<file path="src/hdl/tss_pkg.sv">
// ----------------------------------------------------------------------------
// Temporal subsampling package
// Widths, register indexes, operation codes and the structs shared between
// the top level and the multiply-round unit.
// ----------------------------------------------------------------------------
package tss_pkg;

  localparam int NUM_CH     = 256;  // channels addressable by the 8-bit field
  localparam int CH_W       = 8;
  localparam int SAMP_W     = 16;
  localparam int COEF_W     = 16;
  localparam int SUM_W      = 22;
  localparam int SUM_EXT_W  = SUM_W - SAMP_W;
  localparam int FRAME_W    = 16;
  localparam int VAL_W      = 32;
  localparam int WL_W       = 7;
  localparam int ST_W       = 7;
  localparam int FS_W       = 9;
  localparam int PH_W       = 6;
  localparam int MAX_STRIDE = 64;
  localparam int CFG_IDX_W  = 2;
  localparam int CFG_DATA_W = 9;

  // Product of a Q4.12 weight and a Q.8 sum, and its rounded Q.8 form.
  localparam int FRAC_W   = 12;
  localparam int PROD_W   = COEF_W + SUM_W;
  localparam int RND_W    = PROD_W - FRAC_W;
  localparam int RND_EXT_W  = VAL_W - RND_W;
  localparam int BIAS_EXT_W = VAL_W - COEF_W;
  localparam logic signed [PROD_W-1:0] RND_HALF = PROD_W'(1 << (FRAC_W - 1));

  // Configuration register indexes.
  localparam logic [CFG_IDX_W-1:0] CFG_WINDOW_LENGTH = 2'd0;
  localparam logic [CFG_IDX_W-1:0] CFG_STRIDE        = 2'd1;
  localparam logic [CFG_IDX_W-1:0] CFG_FRAME_SIZE    = 2'd2;

  // Operation codes of an input item.
  localparam logic OP_LOAD = 1'b0;
  localparam logic OP_DATA = 1'b1;

  typedef struct packed {
    logic [CH_W-1:0]          channel;
    logic [FRAME_W-1:0]       frame;
    logic                     last;
    logic signed [SUM_W-1:0]  sum;
    logic signed [COEF_W-1:0] weight;
    logic signed [COEF_W-1:0] bias;
  } tss_mac_req_t;

  typedef struct packed {
    logic [CH_W-1:0]         channel;
    logic [FRAME_W-1:0]      frame;
    logic signed [VAL_W-1:0] value;
    logic                    last;
  } tss_result_t;

endpackage

</file>
<file path="src/hdl/tss_mac.sv">
// ----------------------------------------------------------------------------
// Temporal subsampling multiply-round unit
// Three registered stages: request, weight times sum, rounding plus bias into
// the output register.
// ----------------------------------------------------------------------------
module tss_mac (
  input  logic                 clk_i,
  input  logic                 rst_ni,
  input  logic                 req_valid_i,
  input  tss_pkg::tss_mac_req_t req_i,
  output logic                 req_ready_o,
  output logic                 res_valid_o,
  output tss_pkg::tss_result_t res_o,
  input  logic                 res_ready_i
);
  import tss_pkg::*;

  logic                     m_v_q, p_v_q, o_v_q;
  logic                     go_m, go_p, go_o;
  tss_mac_req_t             m_q;
  logic signed [PROD_W-1:0] prod_d, prod_q;
  logic signed [COEF_W-1:0] p_bias_q;
  logic [CH_W-1:0]          p_ch_q;
  logic [FRAME_W-1:0]       p_frame_q;
  logic                     p_last_q;
  logic signed [PROD_W-1:0] rnd;
  logic signed [RND_W-1:0]  rnd_q8;
  logic signed [VAL_W-1:0]  value_d;
  tss_result_t              res_q;

  assign go_o        = !o_v_q || res_ready_i;
  assign go_p        = !p_v_q || go_o;
  assign go_m        = !m_v_q || go_p;
  assign req_ready_o = go_m;

  assign prod_d = $signed(m_q.weight) * $signed(m_q.sum);

  // Round half up, then floor shift; the biased result always fits in 32 bits,
  // so saturation can never engage.
  assign rnd     = prod_q + RND_HALF;
  assign rnd_q8  = rnd[PROD_W-1:FRAC_W];
  assign value_d = {{RND_EXT_W{rnd_q8[RND_W-1]}}, rnd_q8}
                 + {{BIAS_EXT_W{p_bias_q[COEF_W-1]}}, p_bias_q};

  always_ff @(posedge clk_i or negedge rst_ni) begin
    if (!rst_ni) begin
      m_v_q <= 1'b0;
      p_v_q <= 1'b0;
      o_v_q <= 1'b0;
    end else begin
      if (go_m) m_v_q <= req_valid_i;
      if (go_p) p_v_q <= m_v_q;
      if (go_o) o_v_q <= p_v_q;
    end
  end

  always_ff @(posedge clk_i) begin
    if (go_m) m_q <= req_i;
    if (go_p) begin
      prod_q    <= prod_d;
      p_bias_q  <= m_q.bias;
      p_ch_q    <= m_q.channel;
      p_frame_q <= m_q.frame;
      p_last_q  <= m_q.last;
    end
    if (go_o) begin
      res_q.channel <= p_ch_q;
      res_q.frame   <= p_frame_q;
      res_q.value   <= value_d;
      res_q.last    <= p_last_q;
    end
  end

  assign res_valid_o = o_v_q;
  assign res_o       = res_q;

endmodule

</file>
<file path="config.mk">
export PLATFORM = sky130hd
export DESIGN_NAME = tss_mac
export DESIGN_NICKNAME = d
export VERILOG_FILES = /design/src/hdl/tss_pkg.sv /design/src/hdl/tss_mac.sv
export SDC_FILE = /design/constraint.sdc
export NUM_CORES = 1
export LEC_CHECK = 0
export BUFFER_PORTS_ARGS = -buffer_cell sky130_fd_sc_hd__buf_2
export CORE_ASPECT_RATIO = 0.7
export CORE_MARGIN = 4
export CORE_UTILIZATION = 40
export DETAILED_ROUTE_END_ITERATION = 8
export GPL_TIMING_DRIVEN = 0
export HOLD_SLACK_MARGIN = 0.02
export RECOVER_POWER = 50
export SETUP_SLACK_MARGIN = 0.3
export SYNTH_ARGS = -nofsm -noshare
export SYNTH_HDL_FRONTEND = slang
export SYNTH_SLANG_ARGS = --single-unit
</file>
<file path="constraint.sdc">
create_clock -name clk_i -period 8.5 [get_ports clk_i]
set_clock_uncertainty 0.15 [all_clocks]
set_input_delay 2.125 -clock clk_i [delete_from_list [all_inputs] [get_ports clk_i]]
set_output_delay 2.125 -clock clk_i [all_outputs]
set_load 0.02 [all_outputs]
</file>
==> flow_metrics.py <==
metrics = {
    "routing": {
        "detail_route.first_pass.iterations": 5,
        "routed_wl_mm": 49.4,
        "post_drt_wl_per_cell_um": 18.2,
        "final_antenna_net_count": 0,
        "vias": 13192,
        "vias_per_cell": 4.87,
        "first_iter_violations": 1041,
        "drc_errors": 0,
    },
    "floorplan": {
        "pin_count": 142,
        "start_util": 0.408,
        "die_y_um": 197,
        "die_area_mm2": 0.0545,
        "fp.coreArea_mm2": 0.0498,
        "die_width_um": 277,
        "rows": 68,
    },
    "clock_network": {
        "cts_tree": "done",
        "ctsResizeCount": 0,
        "clk_latency_ns": 0.55,
        "cts.sinks": 202,
        "root_buffer": "clkbuf_16",
        "clk_pin_slew_worst_paths_ns": 0.06,
        "post_cts_buffers": 0,
        "clk_path_buf_depth": 3,
        "cts_buffers": 23,
        "postCtsHoldBufs": 0,
        "htree_levels": 1,
    },
    "grt": {
        "track_usage": 0.189,
        "gr-total-overflow": 0,
        "grt_pass1_vias": 14312,
        "grt_pass1_wl_mm": 80.4,
        "antenna_found_initial": 1,
        "grt_start_max_net_pins": 36,
    },
    "synth": {
        "yosysWarnings": 0,
        "synth_largest_area_cell": "fa_1",
        "ys_seq_elements": 202,
        "syn_area_per_cell_um2": 11.0,
        "synth_edf_count": 199,
        "synth-seq-area-share": 0.298,
        "synth_top_area_share": 0.341,
        "async_flop_share": 0.0149,
        "synthFlopType": "edfxtp_1",
        "synth_most_common_cell": "inv_1",
        "synth_cell_types": 59,
        "synthCells": 1855,
        "syn_area_mm2": 0.0203,
        "syn_nets": 2402,
        "synth.top_cells.by_count": "422 x inv_1, 346 x fa_1, 215 x nand2_1",
        "synth_area_leaders": "fa_1 34%, edfxtp_1 29%, inv_1 7.8%",
    },
    "setup_path": {
        "critical_path_required_ns": 8.65,
        "arrival_ns": 7.53,
        "critPathLaunchType": "flip-flop",
        "cp_max_fo": 10,
        "critPathCaptureType": "flip-flop",
        "critPathKind": "reg2reg",
    },
    "sta": {
        "post-route-period-util": 0.869,
        "finalHoldViolCount": 0,
        "finalSetupViolCount": 0,
        "worstMarginPinSlew_ns": 1.95,
        "maxSlewViolCount": 36,
        "maxSlewHeadroom": -0.299,
        "fmaxAchievable_mhz": 135,
        "rsz0062_at_grt": "false",
        "finalCriticalPeriod_ns": 7.39,
    },
    "finish": {
        "layout-drive-gt1-share": 0.0929,
        "syn2layout_area_growth_pct": 11.8,
        "fin_area_mm2": 0.0227,
        "nets": 2578,
        "nFillCells": 4686,
        "antenna_cells": 0,
    },
    "place": {
        "gp_congestion": 0.936,
        "post-dp-hpwl_mm": 40.9,
        "placed_area_mm2": 0.0220,
        "place.port_buffers": 141,
    },
    "worst_hold_path": {
        "hold_path.class": "reg2reg",
    },
    "run": {
        "drv_cap": 1,
    },
    "run_status": {
        "outcome": "finished, violations left",
        "violations": "capacitance limit, slew limit",
    },
}
kinds of logic (layout without fill, tap and decap cells):
logic type | after synthesis | count (layout) | synth area share
AND/OR/NAND/NOR | 485 | 485 | 0.115
adder cells (fa/ha/maj) | 464 | 464 | 0.414
buffers and inverters | 483 | 673 | 0.0902
AO/OA/AOI/OAI | 144 | 144 | 0.0501
XOR/XNOR | 77 | 77 | 0.0332
flip-flops | 202 | 202 | 0.298
worst paths after layout:
| path | start | endpoint | slack (ns) | cells past startpoint |
|---|---|---|---|---|
| setup / recovery | m_q[45] | prod_q[29] | 1.11 | 23 |
| hold / removal | m_q[5] | p_bias_q[5] | 0.26 | 0 |
| setup reg to reg | m_q[45] | prod_q[29] | 1.11 | 23 |
| hold reg to reg | m_q[5] | p_bias_q[5] | 0.26 | 0 |
| max in group asynchronous | rst_ni | res_valid_o | 6.81 | 1 |
| min in group asynchronous | rst_ni | m_v_q | 1.23 | 1 |
cell type report:
cell class	count	area, um^2	area share
inverters	423	1590	0.0699
plain buffers	60	245	0.0108
repair buffers	151	840	0.0370
well taps	665	832	0.0366
clock buffers	30	602	0.0265
flip-flops and latches	202	6050	0.267
multi-input cells	1170	12400	0.547
clock inverters	9	118	0.00518
critical path, cell delays in order (launching register included):
cell and delay [ns]:
edfxtp_1 0.60, clkbuf_1 0.59, nand2_1 0.18, fa_1 0.58
inv_1 0.05, fa_1 0.53, inv_1 0.05, fa_1 0.49
inv_1 0.05, fa_1 0.44, fa_1 0.51, inv_1 0.05
fa_1 0.47, inv_1 0.04, ha_1 0.35, a21o_1 0.20
a2bb2oi_1 0.23, a21oi_1 0.17, o21ai_2 0.26, a21oi_1 0.18
nor3_2 0.42, nor2_1 0.14, or2_1 0.25, xnor2_1 0.13
routing by layer:
metal / vias to the layer above / global-route usage / share of wire
li1: 6075 / - / -
met5: - / 0 / 0
met2: 363 / 0.295 / 0.45
met3: 46 / 0.0433 / 0.074
met4: 0 / 0.0339 / 0.017
met1: 6708 / 0.274 / 0.46
sequential cells by signal, indices dropped and copies added, names as in the netlist:
name         flops
p_frame_q       16
prod_q          27
p_last_q         1
p_v_q            1
m_v_q            1
p_bias_q        16
res_valid_o      1
p_ch_q           8
m_q             79
res_o           52
placed cells by master, fill, tap and decap left out, types with 9 or more instances in the layout:
master and count:
inv_1 422, fa_1 346, nand2_1 215, edfxtp_1 199, and2_1 138, buf_2 136
ha_1 118, clkbuf_1 69, xnor2_1 58, nor2_1 50, a21oi_1 45, a21o_1 24
clkbuf_16 23, nand3_1 22, xor2_1 19, o21ai_0 17, nand2b_1 15, nor3_1 15
and3_1 12, o21bai_1 10, nand4_1 9
per-stage QoR:
step / util / hold slack [ns] / cells / setup slack, ns / setup TNS [ns]
floorplan: - / 0.250 / 1855 / 1.66 / 0
global placement: 0.439 / 0.251 / 2661 / -0.997 / -0.997
detailed placement: 0.443 / 0.255 / 2671 / 1.20 / 0
CTS: 0.457 / 0.266 / 2710 / 1.17 / 0
global route: 0.456 / 0.275 / 2710 / 0.767 / 0
finish: 0.456 / 0.263 / 2710 / 1.11 / 0
Power is not shown: default switching activity piles up to over one toggle a cycle in this logic, so the estimate is an artifact.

## EXERCISE AIM
List every line above that holds the word "global".

## RESPONSE
metal / vias to the layer above / global-route usage / share of wire
global placement: 0.439 / 0.251 / 2661 / -0.997 / -0.997
global route: 0.456 / 0.275 / 2710 / 0.767 / 0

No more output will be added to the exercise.